For Nothing is Impossible with God!- Luke 1:37


"You are exactly where God wants you to be at
 this very moment. Every Experience is part of
 his divine plan."

This quote has hit home with me the last few days. Its words speak to me. There are so many days when I question why things are happening in my life or why things can't just work out a little bit easier but this quote reminds me that they are working out a little bit easier then I like to think they are. It reminds me that everything I do and all the experiences I go through are part of a bigger plan and a bigger picture. Some experiences I never question because they are fun and don't bring me any emotional upset or pain. It's when the difficult experiences come that I begin to forget this quote.

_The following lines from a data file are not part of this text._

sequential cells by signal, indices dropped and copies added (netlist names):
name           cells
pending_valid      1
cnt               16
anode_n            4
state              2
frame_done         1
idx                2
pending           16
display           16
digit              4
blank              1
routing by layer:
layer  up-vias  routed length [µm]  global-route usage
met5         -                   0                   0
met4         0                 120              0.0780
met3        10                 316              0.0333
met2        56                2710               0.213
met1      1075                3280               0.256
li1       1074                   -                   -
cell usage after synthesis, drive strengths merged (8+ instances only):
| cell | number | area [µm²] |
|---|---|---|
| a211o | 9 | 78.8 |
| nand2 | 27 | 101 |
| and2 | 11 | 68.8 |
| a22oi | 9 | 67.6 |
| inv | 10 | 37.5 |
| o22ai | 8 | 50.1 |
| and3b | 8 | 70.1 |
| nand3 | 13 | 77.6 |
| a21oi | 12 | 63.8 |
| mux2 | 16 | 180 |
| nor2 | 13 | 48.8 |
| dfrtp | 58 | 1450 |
**src/rtl/regfile_write_arbiter_pkg.sv**
```systemverilog
// Shared types and default sizes for the register-file write arbiter.
// Imported by the arbiter top and its round-robin picker.
package regfile_write_arbiter_pkg;

  typedef enum logic {
    ARB    = 1'b0,
    LOCKED = 1'b1
  } arb_state_e;

  localparam int DEF_NUM_REQ    = 4;
  localparam int DEF_ADDR_WIDTH = 5;
  localparam int DEF_DATA_WIDTH = 32;
  localparam int DEF_BURST_MAX  = 4;

endpackage

```
**src/rtl/regfile_write_arbiter_rr_pick.sv**
```systemverilog
// Round-robin picker: first set request at or after ptr, wrapping.
// Produces a one-hot-or-zero grant vector.
module rr_pick
  import regfile_write_arbiter_pkg::*;
#(
  parameter int N  = DEF_NUM_REQ,
  parameter int PW = 2
) (
  input  logic [N-1:0]  req,
  input  logic [PW-1:0] ptr,
  output logic [N-1:0]  gnt
);

  logic          found;
  logic [PW-1:0] idx;

  always_comb begin
    gnt   = '0;
    found = 1'b0;
    idx   = '0;
    for (int k = 0; k < N; k++) begin
      idx = PW'((int'(ptr) + k) % N);
      if (!found && req[idx]) begin
        gnt[idx] = 1'b1;
        found    = 1'b1;
      end
    end
  end

endmodule

```
**src/rtl/regfile_write_arbiter.sv**
```systemverilog
// Arbitrates N write requesters onto one register-file write port,
// with round-robin fairness and bounded burst locking.
module regfile_write_arbiter
  import regfile_write_arbiter_pkg::*;
#(
  parameter int NUM_REQ    = DEF_NUM_REQ,
  parameter int ADDR_WIDTH = DEF_ADDR_WIDTH,
  parameter int DATA_WIDTH = DEF_DATA_WIDTH,
  parameter int BURST_MAX  = DEF_BURST_MAX,
  localparam int PW = (NUM_REQ > 1) ? $clog2(NUM_REQ) : 1
) (
  input  logic                          clk,
  input  logic                          rst_n,
  input  logic [NUM_REQ-1:0]            req_valid,
  input  logic [NUM_REQ-1:0]            req_lock,
  input  logic [NUM_REQ*ADDR_WIDTH-1:0] req_addr,
  input  logic [NUM_REQ*DATA_WIDTH-1:0] req_data,
  output logic [NUM_REQ-1:0]            req_ready,
  input  logic                          hold,
  output logic                          wr_enable,
  output logic [ADDR_WIDTH-1:0]         wr_address,
  output logic [DATA_WIDTH-1:0]         wr_data,
  output logic [PW-1:0]                 grant_id
);

  localparam int BW = $clog2(BURST_MAX + 1);

  arb_state_e      state_q, state_d;
  logic [PW-1:0]   rr_ptr_q, rr_ptr_d;
  logic [PW-1:0]   owner_q, owner_d;
  logic [BW-1:0]   burst_cnt_q, burst_cnt_d;
  logic [BW-1:0]   cnt_inc;
  logic            wr_enable_q, wr_enable_d;
  logic [ADDR_WIDTH-1:0] wr_address_q, wr_address_d;
  logic [DATA_WIDTH-1:0] wr_data_q, wr_data_d;
  logic [PW-1:0]   grant_id_q, grant_id_d;

  logic [NUM_REQ-1:0] arb_gnt;
  logic               locked_live;
  logic               xfer;
  logic [PW-1:0]      gnt_idx;
  logic [ADDR_WIDTH-1:0] sel_addr;

  function automatic logic [PW-1:0] wrap_inc(input logic [PW-1:0] v);
    return (int'(v) == NUM_REQ - 1) ? '0 : v + 1'b1;
  endfunction

  // rr_ptr always sits at owner+1 while locked, so one picker serves both
  rr_pick #(.N(NUM_REQ), .PW(PW)) u_pick (
    .req (req_valid),
    .ptr (rr_ptr_q),
    .gnt (arb_gnt)
  );

  always_comb begin
    locked_live = (state_q == LOCKED) && req_valid[owner_q];
    req_ready   = '0;
    if (rst_n && !hold) begin
      if (locked_live) req_ready[owner_q] = 1'b1;
      else             req_ready = arb_gnt;
    end
    xfer    = |(req_valid & req_ready);
    gnt_idx = '0;
    for (int i = 0; i < NUM_REQ; i++) begin
      if (req_ready[i]) gnt_idx = PW'(i);
    end
    sel_addr = req_addr[gnt_idx*ADDR_WIDTH +: ADDR_WIDTH];
    cnt_inc  = burst_cnt_q + 1'b1;

    state_d     = state_q;
    rr_ptr_d    = rr_ptr_q;
    owner_d     = owner_q;
    burst_cnt_d = burst_cnt_q;
    if (!hold) begin
      if (locked_live) begin
        rr_ptr_d = wrap_inc(owner_q);
        if (!req_lock[owner_q] || int'(cnt_inc) >= BURST_MAX) begin
          state_d     = ARB;
          burst_cnt_d = '0;
        end else begin
          burst_cnt_d = cnt_inc;
        end
      end else begin
        state_d     = ARB;
        burst_cnt_d = '0;
        if (xfer) begin
          rr_ptr_d = wrap_inc(gnt_idx);
          if (req_lock[gnt_idx] && BURST_MAX > 1) begin
            state_d     = LOCKED;
            owner_d     = gnt_idx;
            burst_cnt_d = BW'(1);
          end
        end
      end
    end

    wr_enable_d  = xfer && (sel_addr != '0);
    wr_address_d = wr_address_q;
    wr_data_d    = wr_data_q;
    grant_id_d   = grant_id_q;
    if (xfer) begin
      wr_address_d = sel_addr;
      wr_data_d    = req_data[gnt_idx*DATA_WIDTH +: DATA_WIDTH];
      grant_id_d   = gnt_idx;
    end
  end

  always_ff @(posedge clk or negedge rst_n) begin
    if (!rst_n) begin
      state_q      <= ARB;
      rr_ptr_q     <= '0;
      owner_q      <= '0;
      burst_cnt_q  <= '0;
      wr_enable_q  <= 1'b0;
      wr_address_q <= '0;
      wr_data_q    <= '0;
      grant_id_q   <= '0;
    end else begin
      state_q      <= state_d;
      rr_ptr_q     <= rr_ptr_d;
      owner_q      <= owner_d;
      burst_cnt_q  <= burst_cnt_d;
      wr_enable_q  <= wr_enable_d;
      wr_address_q <= wr_address_d;
      wr_data_q    <= wr_data_d;
      grant_id_q   <= grant_id_d;
    end
  end

  assign wr_enable  = wr_enable_q;
  assign wr_address = wr_address_q;
  assign wr_data    = wr_data_q;
  assign grant_id   = grant_id_q;

endmodule

```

I begin to forget what my life really is about. It is not just that bad experience that defines me. There is so much more that defines me and my life. I am defined by the way I react to the situations rather than by the situations themselves.  Sometimes it is difficult for me to see the bigger picture and remind myself that while at the moment it doesn't seem like this is part of Gods plan, it is. He has a bigger plan for me and a bigger picture for me to create. As many of you know, I am a control freak, I like to micromanage every moment of my life. Because of this it is hard for me to let God take over and let faith carry me through. Over the last few months I have been struggling to let faith carry me. I have let the fears I have and the unpredictability of the situation my family is in over take me. I have let the fear of losing someone close to me invade my mind rather than letting God help me through it. I have let my inability to control the situation make me go crazy! While it will always be hard for me to let go of all of this fear and control I can do it. I have done it before; I can do it again, with a little help. With a little help from God, my family, my friends, and the amazing support group I am surround with. I know the journey I am embarking on with my family will not be an easy one, it will have its ups and downs but I need to keep in mind that it is part of HIS plan, there is a bigger picture that all of this fits into. I will get through the unpredictability, the fear, and uncertainty and I will come out stronger, with more faith, and a better understanding of everything going on around me. It is part of GODS plan, not mine. I can do this and so can everyone else that is going through difficult times in their lives. Nothing is impossible with God!